Last night I had the greatest Bob Dylan experience, at the mercy of a busker.
For over an hour my brother and I (along with a few dozen other people) crooned and wailed joyously to Bob Dylan hits such as Subterranean Homesick Blues, Blowin’ in the Wind and Like a Rolling Stone, basking in the rough-and-ready raw beauty that Dylan’s music has long represented.
Upon arrival in Blackpool on the day of the gig there was a certain air of magic amongst the pregnant teenagers and the flocks of seagulls regurgitating fish and chips on the pavement. The arcades stank of political anarchy and deep Southern drawls echoed through the walls of Wetherspoons.
I’ve never been a huge fan of ‘large’ gigs (for myself that would be more than 100) especially a gig with no standing option and I don’t feel that even the presence of Zimmerman himself altered this perception. As a singer/ songwriter who built his ‘empire’ as it were on active involvement with the civil rights movement and a continuous challenging of social and political conformities, a setting such as the Blackpool Opera House was somewhat of a paradox.

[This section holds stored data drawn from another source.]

`config.mk`:
```
export PLATFORM = sky130hd
export DESIGN_NAME = nmx_exec
export DESIGN_NICKNAME = d
export VERILOG_FILES = /design/src/inc/nmx_pkg.sv /design/src/inc/nmx_mac_if.sv /design/src/design/nmx_exec.sv /design/src/design/nmx_mac_unit.sv
export SDC_FILE = /design/constraint.sdc
export NUM_CORES = 1
export LEC_CHECK = 0
export ABC_AREA = 1
export ABC_CLOCK_PERIOD_IN_PS = 24700
export BUFFER_PORTS_ARGS = -buffer_cell sky130_fd_sc_hd__buf_4
export CAP_MARGIN = 20
export CORE_MARGIN = 4
export CORE_UTILIZATION = 55
export DETAILED_ROUTE_END_ITERATION = 16
export GPL_ROUTABILITY_DRIVEN = 0
export PLACE_DENSITY_LB_ADDON = 0.3
export RECOVER_POWER = 100
export SLEW_MARGIN = 10
export SYNTH_ARGS = -nofsm -noshare
export SYNTH_HDL_FRONTEND = slang
export SYNTH_SLANG_ARGS = --single-unit
```
`constraint.sdc`:
```
create_clock -name I_REF_CLK -period 24.7 [get_ports I_REF_CLK]
set_input_delay 4.94 -clock I_REF_CLK [delete_from_list [all_inputs] [get_ports I_REF_CLK]]
set_output_delay 4.94 -clock I_REF_CLK [all_outputs]
set_load 0.1 [all_outputs]
```
`src/inc/nmx_pkg.sv`:
```
// Purpose : constants shared by the execution slice and its multiply-accumulate unit
// Assumes : big-endian bit numbering, bit 0 is the most significant bit of a word
// Notes   : field positions are given as the index of the leftmost bit of each field
package nmx_pkg;

    // ----------------------------------------------------------------
    // primary and extended opcodes
    // ----------------------------------------------------------------
    localparam logic [0:5] OP_MAC_GROUP  = 6'h04; // 4
    localparam logic [0:5] OP_X_GROUP    = 6'h1F; // 31
    localparam logic [0:5] OP_OR_IMM     = 6'h18; // 24
    localparam logic [0:5] OP_OR_IMM_SH  = 6'h19; // 25
    localparam logic [0:5] OP_XL_GROUP   = 6'h13; // 19
    localparam logic [0:8] XO_NMAC_LL_S  = 9'h1EE; // 494
    localparam logic [0:9] XO_NOR        = 10'h07C; // 124
    localparam logic [0:9] XO_OR         = 10'h1BC; // 444
    localparam logic [0:9] XO_ORC        = 10'h19C; // 412
    localparam logic [0:9] XO_RET_CRIT   = 10'h033; // 51
    localparam logic [0:9] XO_RET_NORM   = 10'h032; // 50

    // ----------------------------------------------------------------
    // instruction field positions (msb index, bit 0 = msb)
    // ----------------------------------------------------------------
    localparam int F_OPCODE     = 0;
    localparam int F_SRC_DEST   = 6;
    localparam int F_FIRST_SRC  = 11;
    localparam int F_SECOND     = 16;
    localparam int F_OE         = 21;
    localparam int F_XO_X       = 21;
    localparam int F_XO_XO      = 22;
    localparam int F_IMM        = 16;
    localparam int F_RECORD     = 31;
    localparam int HALF_LOW     = 16;

    // privilege bit of the machine state: set means user mode
    localparam int MSR_USER_BIT = 17;

    // ----------------------------------------------------------------
    // saturation limits and reset values
    // ----------------------------------------------------------------
    localparam logic [0:31] SAT_MOST_NEG = 32'h8000_0000;
    localparam logic [0:31] SAT_MOST_POS = 32'h7FFF_FFFF;
    localparam logic [0:31] WORD_RESET   = 32'h0000_0000;
    localparam logic [0:15] HALF_ZERO    = 16'h0000;

    // execution state: drain discards the slot fetched under the old state
    typedef enum logic [0:0] {
        NMX_ST_RUN   = 1'h0,
        NMX_ST_DRAIN = 1'h1
    } nmx_state_e;

endpackage

```
`src/inc/nmx_mac_if.sv`:
```
// Purpose : carries operands and result between the slice and its multiply-accumulate unit
// Assumes : purely combinational path, same clock cycle
// Notes   : halfwords are signed, accumulator is the old destination value
`timescale 1ns/1ns
interface nmx_mac_if;
    logic [0:15] a_half;
    logic [0:15] b_half;
    logic [0:31] acc;
    logic [0:31] result;
    logic        ovf;

    modport issuer (output a_half, output b_half, output acc, input result, input ovf);
    modport unit   (input a_half, input b_half, input acc, output result, output ovf);
endinterface

```
`src/design/nmx_exec.sv`:
```
// Purpose : executes saturating negative multiply-accumulate, the or family and interrupt returns
// Assumes : operand values arrive from the register file on the same clock, indexed by the
//           instruction fields; the caller forwards pending flag writes into i_summary_flag
// Notes   : every result is registered, one cycle after the instruction is taken
`timescale 1ns/1ns

module nmx_exec
    import nmx_pkg::*;
(
    // clock and reset
    input  wire logic        I_REF_CLK,
    input  wire logic        I_RST,
    // instruction issue
    input  wire logic        I_VALID,
    input  wire logic [0:31] I_INSTR,
    // operand values read from the general registers
    input  wire logic [0:31] I_SOURCE_VALUE_REG,
    input  wire logic [0:31] I_FIRST_SRC_REG,
    input  wire logic [0:31] I_SECOND_OPERAND_REG,
    // machine state and save/restore registers
    input  wire logic [0:31] I_MACHINE_STATE_REG,
    input  wire logic [0:31] I_SAVE_RESTORE_PC,
    input  wire logic [0:31] I_SAVE_RESTORE_STATE,
    input  wire logic [0:31] I_CRITICAL_SAVE_PC,
    input  wire logic [0:31] I_CRITICAL_SAVE_STATE,
    input  wire logic        I_SUMMARY_FLAG,
    // register write-back
    output logic             O_WB_EN,
    output logic      [0:4]  O_WB_IDX,
    output logic      [0:31] O_WB_DATA,
    // condition and exception flags
    output logic             O_CR0_EN,
    output logic      [0:3]  O_CONDITION_FIELD_ZERO,
    output logic             O_XER_EN,
    output logic             O_XER_SUMMARY,
    output logic             O_WRAP_FLAG,
    // machine state and fetch redirect
    output logic             O_MSR_EN,
    output logic      [0:31] O_MACHINE_STATE_REG,
    output logic             O_REDIRECT,
    output logic      [0:31] O_NEXT_FETCH_ADDRESS,
    output logic             O_BUSY,
    output logic             O_PROG_EXC
);

    // ----------------------------------------------------------------
    // state record
    // ----------------------------------------------------------------
    typedef struct packed {
        nmx_state_e  st;
        logic        busy;
        logic        wb_en;
        logic [0:4]  wb_idx;
        logic [0:31] wb_data;
        logic        cr_en;
        logic [0:3]  cr0;
        logic        xer_en;
        logic        xer_so;
        logic        xer_ov;
        logic        msr_en;
        logic [0:31] machine_state_reg;
        logic        redir;
        logic [0:31] nfa;
        logic        prog;
    } nmx_state_s;

    nmx_state_s s_reg;
    nmx_state_s s_next;

    nmx_mac_if mac ();

    // ----------------------------------------------------------------
    // decode
    // ----------------------------------------------------------------
    logic [0:5]  opcode;
    logic [0:9]  xo_x;
    logic [0:8]  xo_xo;
    logic        rec_bit;
    logic        oe_bit;
    logic [0:15] unsigned_immediate;
    logic        take;
    logic        is_mac;
    logic        is_nor;
    logic        is_or;
    logic        is_orc;
    logic        is_ori;
    logic        is_oris;
    logic        is_ret_crit;
    logic        is_ret_norm;
    logic        user_mode;

    // fields sliced with bit 0 as msb
    assign opcode             = I_INSTR[F_OPCODE +: 6];
    assign xo_x               = I_INSTR[F_XO_X +: 10];
    assign xo_xo              = I_INSTR[F_XO_XO +: 9];
    assign rec_bit            = I_INSTR[F_RECORD];
    assign oe_bit             = I_INSTR[F_OE];
    assign unsigned_immediate = I_INSTR[F_IMM +: 16];
    assign user_mode          = I_MACHINE_STATE_REG[MSR_USER_BIT];

    // a slot presented during the drain cycle is discarded
    assign take = I_VALID && (s_reg.st == NMX_ST_RUN);

    assign is_mac      = (opcode == OP_MAC_GROUP) && (xo_xo == XO_NMAC_LL_S);
    assign is_nor      = (opcode == OP_X_GROUP) && (xo_x == XO_NOR);
    assign is_or       = (opcode == OP_X_GROUP) && (xo_x == XO_OR);
    assign is_orc      = (opcode == OP_X_GROUP) && (xo_x == XO_ORC);
    assign is_ori      = (opcode == OP_OR_IMM);
    assign is_oris     = (opcode == OP_OR_IMM_SH);
    // only opcode and xo decoded; reserved bits ignored
    assign is_ret_crit = (opcode == OP_XL_GROUP) && (xo_x == XO_RET_CRIT);
    assign is_ret_norm = (opcode == OP_XL_GROUP) && (xo_x == XO_RET_NORM);

    // ----------------------------------------------------------------
    // multiply-accumulate unit
    // ----------------------------------------------------------------
    // low halfwords, old destination as accumulator
    assign mac.a_half = I_FIRST_SRC_REG[HALF_LOW +: 16];
    assign mac.b_half = I_SECOND_OPERAND_REG[HALF_LOW +: 16];
    assign mac.acc    = I_SOURCE_VALUE_REG;

    nmx_mac_unit u_mac (
        .mac (mac)
    );

    // ----------------------------------------------------------------
    // next-state logic
    // ----------------------------------------------------------------
    logic [0:31] res;
    logic        rec;
    logic        so_new;

    // pulse fields default low so each effect lasts exactly one cycle
    always_comb begin
        res         = WORD_RESET;
        rec         = 1'b0;
        so_new      = I_SUMMARY_FLAG;
        s_next      = s_reg;
        s_next.wb_en  = 1'b0;
        s_next.cr_en  = 1'b0;
        s_next.xer_en = 1'b0;
        s_next.msr_en = 1'b0;
        s_next.redir  = 1'b0;
        s_next.prog   = 1'b0;
        s_next.busy   = 1'b0;
        case (s_reg.st)
            NMX_ST_RUN: begin
                s_next.st = NMX_ST_RUN;
            end
            NMX_ST_DRAIN: begin
                // the dropped slot was fetched before the new state took hold
                s_next.st = NMX_ST_RUN;
            end
            default: begin
                s_next.st = NMX_ST_RUN;
            end
        endcase
        if (take) begin
            if (is_mac) begin
                // result or clamp from the unit
                res            = mac.result;
                rec            = rec_bit;
                s_next.wb_en   = 1'b1;
                s_next.wb_idx  = I_INSTR[F_SRC_DEST +: 5];
                if (oe_bit) begin
                    so_new        = I_SUMMARY_FLAG | mac.ovf;
                    s_next.xer_en = 1'b1;
                    s_next.xer_ov = mac.ovf;
                    s_next.xer_so = so_new;
                end
            end else if (is_nor || is_or || is_orc || is_ori || is_oris) begin
                s_next.wb_en  = 1'b1;
                s_next.wb_idx = I_INSTR[F_FIRST_SRC +: 5];
                rec           = rec_bit && !(is_ori || is_oris);
                if (is_nor) begin
                    res = ~(I_SOURCE_VALUE_REG | I_SECOND_OPERAND_REG);
                end else if (is_or) begin
                    res = I_SOURCE_VALUE_REG | I_SECOND_OPERAND_REG;
                end else if (is_orc) begin
                    res = I_SOURCE_VALUE_REG | ~I_SECOND_OPERAND_REG;
                end else if (is_ori) begin
                    res = I_SOURCE_VALUE_REG | {HALF_ZERO, unsigned_immediate};
                end else begin
                    res = I_SOURCE_VALUE_REG | {unsigned_immediate, HALF_ZERO};
                end
            end else if (is_ret_crit || is_ret_norm) begin
                if (user_mode) begin
                    s_next.prog = 1'b1;
                end else begin
                    s_next.msr_en = 1'b1;
                    s_next.machine_state_reg    = is_ret_crit ? I_CRITICAL_SAVE_STATE : I_SAVE_RESTORE_STATE;
                    s_next.redir  = 1'b1;
                    s_next.nfa    = is_ret_crit ? I_CRITICAL_SAVE_PC : I_SAVE_RESTORE_PC;
                    // drain one slot before new-context issue
                    s_next.st     = NMX_ST_DRAIN;
                    s_next.busy   = 1'b1;
                end
            end
        end
        if (s_next.wb_en) begin
            s_next.wb_data = res;
        end
        // sign, zero and summary into field zero
        if (rec) begin
            s_next.cr_en = 1'b1;
            s_next.cr0   = {res[0], !res[0] && (|res), ~(|res), so_new};
        end
    end

    // ----------------------------------------------------------------
    // state register
    // ----------------------------------------------------------------
    always_ff @(posedge I_REF_CLK) begin
        if (I_RST) begin
            s_reg <= '0;
        end else begin
            s_reg <= s_next;
        end
    end

    // outputs straight from the state record
    assign O_WB_EN                = s_reg.wb_en;
    assign O_WB_IDX               = s_reg.wb_idx;
    assign O_WB_DATA              = s_reg.wb_data;
    assign O_CR0_EN               = s_reg.cr_en;
    assign O_CONDITION_FIELD_ZERO = s_reg.cr0;
    assign O_XER_EN               = s_reg.xer_en;
    assign O_XER_SUMMARY          = s_reg.xer_so;
    assign O_WRAP_FLAG            = s_reg.xer_ov;
    assign O_MSR_EN               = s_reg.msr_en;
    assign O_MACHINE_STATE_REG    = s_reg.machine_state_reg;
    assign O_REDIRECT             = s_reg.redir;
    assign O_NEXT_FETCH_ADDRESS   = s_reg.nfa;
    assign O_BUSY                 = s_reg.busy;
    assign O_PROG_EXC             = s_reg.prog;
endmodule

```
`src/design/nmx_mac_unit.sv`:
```
// Purpose : saturating negated signed halfword product plus accumulator
// Assumes : operands stable within the cycle
// Notes   : the 33-bit sum is formed explicitly so overflow follows the sign test
`timescale 1ns/1ns
module nmx_mac_unit
    import nmx_pkg::*;
(
    // operand and result carrier
    nmx_mac_if.unit mac
);

    logic [0:31] prod;
    logic [0:31] nprod;
    logic [0:32] temp;

    // ----------------------------------------------------------------
    // product, negation and wide sum
    // ----------------------------------------------------------------
    // negate then accumulate
    always_comb begin
        prod  = 32'($signed(mac.a_half) * $signed(mac.b_half));
        nprod = 32'(-$signed(prod));
        temp  = 33'({nprod[0], nprod} + {mac.acc[0], mac.acc});
    end

    // ----------------------------------------------------------------
    // overflow and clamp
    // ----------------------------------------------------------------
    // same-sign inputs, flipped result
    assign mac.ovf = (nprod[0] == mac.acc[0]) && (mac.acc[0] != temp[1]);

    assign mac.result = mac.ovf ? (mac.acc[0] ? SAT_MOST_NEG : SAT_MOST_POS) : temp[1:32];

endmodule

```
==> flow_metrics.py <==
metrics = {
    "status": {
        "outcome": "complete, but fails checks",
        "violations": "max-capacitance violations, max-slew violations",
    },
    "synthesis": {
        "synthMuxAreaShare_pct": 0,
        "synth_top_family_by_area": "adder cells",
        "syn_area_um2": 19400,
        "async_flop_share_pct": 0,
        "synthTopCellsByArea": "fa_1 27%, nand2_1 13%, dfxtp_1 12%",
        "synth_top_flop_cell": "dfxtp_1",
        "synth_cell_types": 55,
        "yosys.area.top_type": "fa_1",
        "synthTopCellsByCount": "686 x nand2_1, 581 x inv_1, 259 x fa_1",
        "yosys.area_share.simple_pct": 23.6,
        "synth_compound_area_share_pct": 12.2,
        "synth_enable_flop_cells": 0,
        "ys_seq_area_share_pct": 11.6,
        "synthXorXnorAreaFrac_pct": 2.44,
        "syn_avg_cell_area_um2": 7.00,
        "yosys.area_share.adder_pct": 35.3,
        "yosys.cell_count.top_type": "nand2_1",
        "synth-seq-cells": 112,
        "syn_inst": 2770,
        "yosysTopAreaCellShare_pct": 26.8,
        "yosysWarnings": 0,
        "syn_nets": 3453,
    },
    "grt": {
        "overflow": 0,
        "antenna_found_initial": 1,
        "grt_first_pass_wirelength_mm": 100,
        "grt_pass1_vias": 19458,
        "grt_max_degree": 115,
        "grt_usage_pct": 32.0,
    },
    "floorplanning": {
        "num_io_pins": 406,
        "num_rows": 68,
        "die_w_um": 196,
        "core_area_um2": 34600,
        "initial_core_util_pct": 56.0,
        "die_h_um": 196,
        "dieArea_um2": 38300,
    },
    "timing": {
        "rsz0062_at_grt": "false",
        "hold_viol_final": 0,
        "slew_headroom_pct": -211,
        "fin_hold_ws_ps": 477,
        "layout_min_cycle_time_ps": 14420,
        "post-route-period-util_pct": 58.4,
        "skew_ps": 10.7,
        "setup_tns_ps": 0,
        "max_freq_ghz": 0.0693,
        "setup_viol": 0,
        "worst_slew_pin_slew_ps": 4660,
        "slew_viol_final": 269,
    },
    "clocking": {
        "numClockSinks": 112,
        "cts-buffers-inserted": 9,
        "cts_max_level": 3,
        "cts_setup_buffers": 0,
        "cts.repair.resized": 0,
        "ctsRootBufferMaster": "clkbuf_16",
        "clkLatencyLatePin_ps": 370,
        "cts_hold_buf": 0,
        "cts_tree": "yes",
        "path_clk_slew_ps": 80,
        "clock_path_buffers": 2,
    },
    "placement": {
        "port_buffers": 358,
        "place_inst": 3436,
        "dp_hpwl_mm": 50.3,
    },
    "finish": {
        "fill_cells": 3209,
        "syn_to_final_growth_pct": 12.5,
        "fin_cells": 3452,
        "final_util_pct": 62.9,
        "antenna_cells": 0,
        "seqCellArea_um2": 2240,
        "final_net_count": 3675,
        "multi_input_area_um2": 14200,
        "drive_gt1_share_pct": 9.88,
    },
    "critical_path": {
        "critPathLaunchType": "primary input",
        "cp.required_ps": 24930,
        "crit_fanout": 31,
        "r2r_slack_ps": 18840,
        "criticalPathCategory": "in -> reg",
        "worstPathArrival_ps": 14650,
        "max_stage_delay_ps": 1070,
        "critPathMostFrequentCell": "nand2_1",
        "critical-path-slowest-cell": "nand4_1",
        "worst_setup_path_end_kind": "register",
    },
    "drt": {
        "vias": 19546,
        "drc_errors": 0,
        "dr.first_iter.drc_count": 2108,
        "avgViaCountPerCell": 5.66,
        "wire_per_inst_um": 18.2,
        "wl_mm": 62.8,
        "ant_nets": 0,
        "dr.pass1.iters": 6,
    },
    "hold_path": {
        "hp-class": "reg -> reg",
    },
    "run": {
        "maxCapViolations": 4,
    },
}
-- cells by family after synthesis --
family | count (synthesis)
buffers and inverters | 743
adders and majority gates | 391
and+or+nand+nor | 1086
xor gates and xnor gates | 54
AOI/OAI and AO/OA | 384
DFF | 112
-- critical path, delay by kind of cell --
family / cells / cell delay [ps]
compound gates: 4 / 650
simple gates: 24 / 3980
buf+inv: 6 / 1080
fa+ha+maj: 8 / 3800
xor+xnor: 1 / 150
-- placed cells by master, fill, tap and decap left out, drive strengths merged, types with 2 or more instances in the layout --
master	instances
inv	587
xnor2	21
or2	9
a21o	12
o21bai	16
a211oi	7
o21ai	104
nand4	76
nor2	198
buf	247
ha	132
nor3	25
o2111ai	4
o221ai	3
o211ai	3
nand2	693
o311ai	2
o21a	2
a311oi	64
nor4	5
nand3b	6
o31ai	7
clkbuf	129
a31oi	12
and2	2
a21oi	140
nand3	70
a22oi	5
dfxtp	112
xor2	33
fa	259
clkinv	6
-- routing by layer --
layer,vias to the layer above,track usage [%],wire length [um]
met2,1031,51.5,28800
met5,-,0,13
met4,2,11.5,2650
li1,9032,-,-
met3,185,5.96,6520
met1,9296,43.4,24800
-- layout make-up --
cell class / instances / share of cell area (%)
well taps: 455 / 2.61
multi-input cells: 1915 / 65.2
clock inverters: 7 / 0.207
repair buffers: 367 / 10.6
flip-flops and latches: 112 / 10.3
clock buffers: 9 / 1.03
inverters: 587 / 10.1
-- stage by stage --
| step | instance area, um2 | setup slack (ps) |
|---|---|---|
| 3_5_place_dp | 22000 | 11280 |
| 2_1_floorplan | 19400 | 12450 |
| 4_1_cts | 22300 | 11630 |
| 3_3_place_gp | 22000 | 11310 |
| 5_1_grt | 21800 | 9440 |
| 6_report | 21800 | 10280 |
-- final timing paths --
kind / start / to / cells after the start
worst max-delay path: I_SECOND_OPERAND_REG[26] / O_CONDITION_FIELD_ZERO[2] / 43
worst min-delay path: O_WB_DATA[0] / O_WB_DATA[0] / 2
worst max register to register: s_reg[114] / O_MACHINE_STATE_REG[1] / 5
worst min register to register: O_WB_DATA[0] / O_WB_DATA[0] / 2
Power is left out: the tool's default activity adds up to more than one toggle a clock period on the data nets, which glitch-free logic cannot reach.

Dylan eased into his set with tranquil tracks She belongs to me and What Good am I? with a backdrop of a country-vibe band- all exceptional musicians though it would have been nice to see Bob himself pick up a guitar at least once. There were touches of harmonica solos but for the most part the star of the show could only be seen hidden behind a piano, and not, it is sad to say, for the benefit of the crowd. At a strain to even pinpoint the piano amongst the five other instruments, mediocre skill (from his original instrument) at best was heard. Bob Dylan has never achieved high acclaim for his voice, but as many loyal fans will point out that is often the beauty in the manner at which he transmits his (often) significant political ideologies that are the birthstone of most of his lyrics. At this particular concert, however, I felt almost as if Dylan’s voice was a hindrance to the band. It surpassed the experienced, raw and throaty flow that has defined the likes of Tom Waits and Janis Joplin and entered a world of vocal delusions. The stage presence was that of a shy, tired man (who, many have said, tours far too much for his own good- the ‘never ending tour’ has been ongoing since June 7 1988) and this was evident to the patient crowd who jeered “TAKE YER HAT OFF BOB!” and “SHOW US YER FACE, BOB.”
The second half of the set welcomed a change from the predominantly country/ folk style of the first half into a blues/blues-grass show with an upbeat and much welcomed electric blues guitar and heavier bass. With the unpredictable nature of Bob Dylan and his Band’s setlists, Tangled up in Blue was greeted by an enthusiastic roar that echoed throughout the building that will soon be gracing the presence of none other than Shane Filan! It was, however much I complain about the current musical capabilities of a childhood idol, an extremely refreshing concert with next to no IPhones blinding my sight and faith in the human race. How wonderful that people went to actually listen to music as opposed to watching it through a fuzzy screen for ‘the memories’. The encore was no big surprise- I highly doubt a single fan even contemplated rushing off to the nearest karaoke bar. The actual song, however, was. All Along The Watchtower is a Dylan classic that has long been disguised as a Jimi Hendrix original and, I’m not sure if it was just down to fact that I was aware of the imminent finale, but the monotony of the gig throughout was clouded over by the wonderful sound of “…there are many here among us, who feel that life is but a joke…”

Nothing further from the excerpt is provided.